You'll need to carefully check everything here because I guess it could be expensive if the calculation is wrong.
I DO NOT guarantee that any of this is correct!
The following calculations use radians, NOT degrees. So set your calculator to radians.
For ONE ring let n be the number of panels used (and the final shape will be an n-sided polygon).
1) angle a = (n-2) * pi/n
2) angle b = a/2
3) c = ( w - h/tan(b) )/2, don't let this be negative.
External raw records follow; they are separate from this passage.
`src/rtl/redcim_pkg.sv`:
```
// Shared types for the ReDCIM engine arbiter: BF16 width, control FSM states
// and the in-flight tag carried alongside each engine operation.
package redcim_pkg;

  localparam int BF16_W   = 16;
  // Tag ID field is sized for up to 256 requesters; the top narrows it to ID_W.
  localparam int TAG_ID_W = 8;

  typedef enum logic [1:0] {
    RUN    = 2'd0,
    DRAIN  = 2'd1,
    HALTED = 2'd2
  } state_e;

  typedef struct packed {
    logic                valid;
    logic [TAG_ID_W-1:0] id;
  } tag_t;

endpackage

```
`src/rtl/rr_arbiter.sv`:
```
// Round-robin arbiter: the first asserted request at or after the pointer
// wins; the pointer moves just past the winner whenever a grant is taken.
module rr_arbiter #(
  parameter int NREQ = 2,
  parameter int ID_W = $clog2(NREQ)
) (
  input  logic            clk,
  input  logic            rst_n,
  input  logic [NREQ-1:0] req,
  input  logic            advance,
  output logic [NREQ-1:0] grant,
  output logic [ID_W-1:0] grant_idx,
  output logic            grant_any
);

  logic [ID_W-1:0] ptr_r;

  // Scan requesters starting at the pointer, wrapping, and take the first hit
  always_comb begin
    int   base_s;
    int   idx_s;
    logic hit_s;
    grant     = {NREQ{1'b0}};
    grant_idx = {ID_W{1'b0}};
    grant_any = 1'b0;
    base_s    = 0;
    idx_s     = 0;
    hit_s     = 1'b0;
    for (int i = 0; i < NREQ; i++) begin
      base_s     = int'(ptr_r) + i;
      idx_s      = (base_s >= NREQ) ? (base_s - NREQ) : base_s;
      hit_s      = req[idx_s] && !grant_any;
      grant[idx_s] = grant[idx_s] | hit_s;
      grant_idx  = hit_s ? ID_W'(idx_s) : grant_idx;
      grant_any  = grant_any | hit_s;
    end
  end

  // Winner becomes lowest priority next time; pointer holds when idle
  always_ff @(posedge clk) begin
    if (!rst_n) begin
      ptr_r <= {ID_W{1'b0}};
    end else if (advance) begin
      ptr_r <= (grant_idx == ID_W'(NREQ - 1)) ? {ID_W{1'b0}} : (grant_idx + ID_W'(1));
    end else begin
      ptr_r <= ptr_r;
    end
  end

endmodule

```
`src/rtl/redcim_arbiter.sv`:
```
// Shares one pipelined BF16 dot-product engine among NREQ requesters:
// round-robin issue, tag pipeline matching results to owners, halt/drain FSM.
module redcim_arbiter
  import redcim_pkg::*;
#(
  parameter int SIZE    = 2,
  parameter int NREQ    = 2,
  parameter int LATENCY = 3,
  parameter int ID_W    = $clog2(NREQ)
) (
  input  logic                      clk,
  input  logic                      rst_n,
  input  logic [NREQ-1:0]           req_valid,
  output logic [NREQ-1:0]           req_ready,
  input  logic [NREQ*BF16_W*SIZE-1:0] req_A,
  input  logic [NREQ*BF16_W*SIZE-1:0] req_B,
  output logic                      rsp_valid,
  output logic [ID_W-1:0]           rsp_id,
  output logic [BF16_W-1:0]         rsp_data,
  output logic                      eng_start,
  output logic [BF16_W*SIZE-1:0]    eng_A,
  output logic [BF16_W*SIZE-1:0]    eng_B,
  input  logic [BF16_W-1:0]         eng_out,
  input  logic                      halt,
  output logic                      busy
);

  localparam int OP_W = BF16_W * SIZE;

  state_e            state_r;
  state_e            state_s;
  logic              run_ok_s;
  logic [NREQ-1:0]   req_gated_s;
  logic [NREQ-1:0]   grant_s;
  logic [ID_W-1:0]   grant_idx_s;
  logic              grant_any_s;
  logic              tags_busy_s;

  logic              eng_start_r;
  logic [OP_W-1:0]   eng_a_r;
  logic [OP_W-1:0]   eng_b_r;
  logic [ID_W-1:0]   eng_id_r;
  tag_t              tag_r [LATENCY];

  logic              rsp_valid_r;
  logic [ID_W-1:0]   rsp_id_r;
  logic [BF16_W-1:0] rsp_data_r;

  // Requests are only visible to the arbiter while running and not halting,
  // so a halt arriving with a request blocks that request in the same cycle
  always_comb begin
    run_ok_s    = (state_r == RUN) && !halt;
    req_gated_s = req_valid & {NREQ{run_ok_s}};
  end

  rr_arbiter #(
    .NREQ (NREQ),
    .ID_W (ID_W)
  ) u_rr (
    .clk       (clk),
    .rst_n     (rst_n),
    .req       (req_gated_s),
    .advance   (grant_any_s),
    .grant     (grant_s),
    .grant_idx (grant_idx_s),
    .grant_any (grant_any_s)
  );

  // Any operation still travelling through the engine
  always_comb begin
    tags_busy_s = 1'b0;
    for (int i = 0; i < LATENCY; i++) begin
      tags_busy_s = tags_busy_s | tag_r[i].valid;
    end
  end

  // Control FSM state register
  always_ff @(posedge clk) begin
    if (!rst_n) begin
      state_r <= RUN;
    end else begin
      state_r <= state_s;
    end
  end

  // Control FSM next state: halt starts a drain, empty engine parks it
  always_comb begin
    state_s = state_r;
    case (state_r)
      RUN: begin
        if (halt) state_s = DRAIN;
        else      state_s = RUN;
      end
      DRAIN: begin
        if (!halt)             state_s = RUN;
        else if (!tags_busy_s) state_s = HALTED;
        else                   state_s = DRAIN;
      end
      HALTED: begin
        if (!halt) state_s = RUN;
        else       state_s = HALTED;
      end
      default: state_s = RUN;
    endcase
  end

  // Register the granted operands for issue; operands hold between issues
  always_ff @(posedge clk) begin
    if (!rst_n) begin
      eng_start_r <= 1'b0;
      eng_a_r     <= {OP_W{1'b0}};
      eng_b_r     <= {OP_W{1'b0}};
      eng_id_r    <= {ID_W{1'b0}};
    end else if (grant_any_s) begin
      eng_start_r <= 1'b1;
      eng_a_r     <= req_A[grant_idx_s*OP_W +: OP_W];
      eng_b_r     <= req_B[grant_idx_s*OP_W +: OP_W];
      eng_id_r    <= grant_idx_s;
    end else begin
      eng_start_r <= 1'b0;
    end
  end

  // Tag pipeline: the last stage lines up with valid engine output
  always_ff @(posedge clk) begin
    if (!rst_n) begin
      for (int i = 0; i < LATENCY; i++) begin
        tag_r[i] <= '{valid: 1'b0, id: {TAG_ID_W{1'b0}}};
      end
    end else begin
      tag_r[0] <= '{valid: eng_start_r, id: TAG_ID_W'(eng_id_r)};
      for (int i = 1; i < LATENCY; i++) begin
        tag_r[i] <= tag_r[i-1];
      end
    end
  end

  // Capture the engine result with its owner for a one-cycle response strobe
  always_ff @(posedge clk) begin
    if (!rst_n) begin
      rsp_valid_r <= 1'b0;
      rsp_id_r    <= {ID_W{1'b0}};
      rsp_data_r  <= {BF16_W{1'b0}};
    end else if (tag_r[LATENCY-1].valid) begin
      rsp_valid_r <= 1'b1;
      rsp_id_r    <= ID_W'(tag_r[LATENCY-1].id);
      rsp_data_r  <= eng_out;
    end else begin
      rsp_valid_r <= 1'b0;
    end
  end

  assign req_ready = grant_s;
  assign eng_start = eng_start_r;
  assign eng_A     = eng_a_r;
  assign eng_B     = eng_b_r;
  assign rsp_valid = rsp_valid_r;
  assign rsp_id    = rsp_id_r;
  assign rsp_data  = rsp_data_r;
  assign busy      = tags_busy_s | eng_start_r | rsp_valid_r | (state_r == DRAIN);

endmodule
```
If calculating the inner ring where c=0, then cut the height of the board down to h = w*tan(b)
4) d = w - c
then...
INNER EDGE OF PANEL
Inscribed circle diameter = 2*c / tan(pi/n)
Circumscribed circle diameter = 2*c / sin(pi/n)
OUTER EDGE OF PANEL
Inscribed circle diameter = 2*d / tan(pi/n)
Circumscribed circle diameter = 2*d / sin(pi/n)
Much of this was taken from
this wikipedia page on regular polygons.
--
For your panels w=32, and h=20*12
OUTERMOST RING
n=106 gives OUTER Inscribed circle diameter of 1319.391 inches, c=12.442, d=19.558. So this doesn't quite make it to the 110ft (which is 1320 inches).
INNER circumscribed diameter 839.760
MIDDLE RING
n=59 gives OUTER Inscribed circle diameter of 840.401 inches, c=9.604, d=22.396
INNER circumscribed diameter 360.913
INNER RING
n=18 gives OUTER Inscribed circle diameter of 362.962, c=0, d=32, h=181.481
The math assumes there will be no material waste while cutting. And I think it would be quite a problem to work out what happens at the boundaries between the rings (it will NOT be as neat as the diagram in your post#3 since the "n" numbers aren't nice multiples of each other).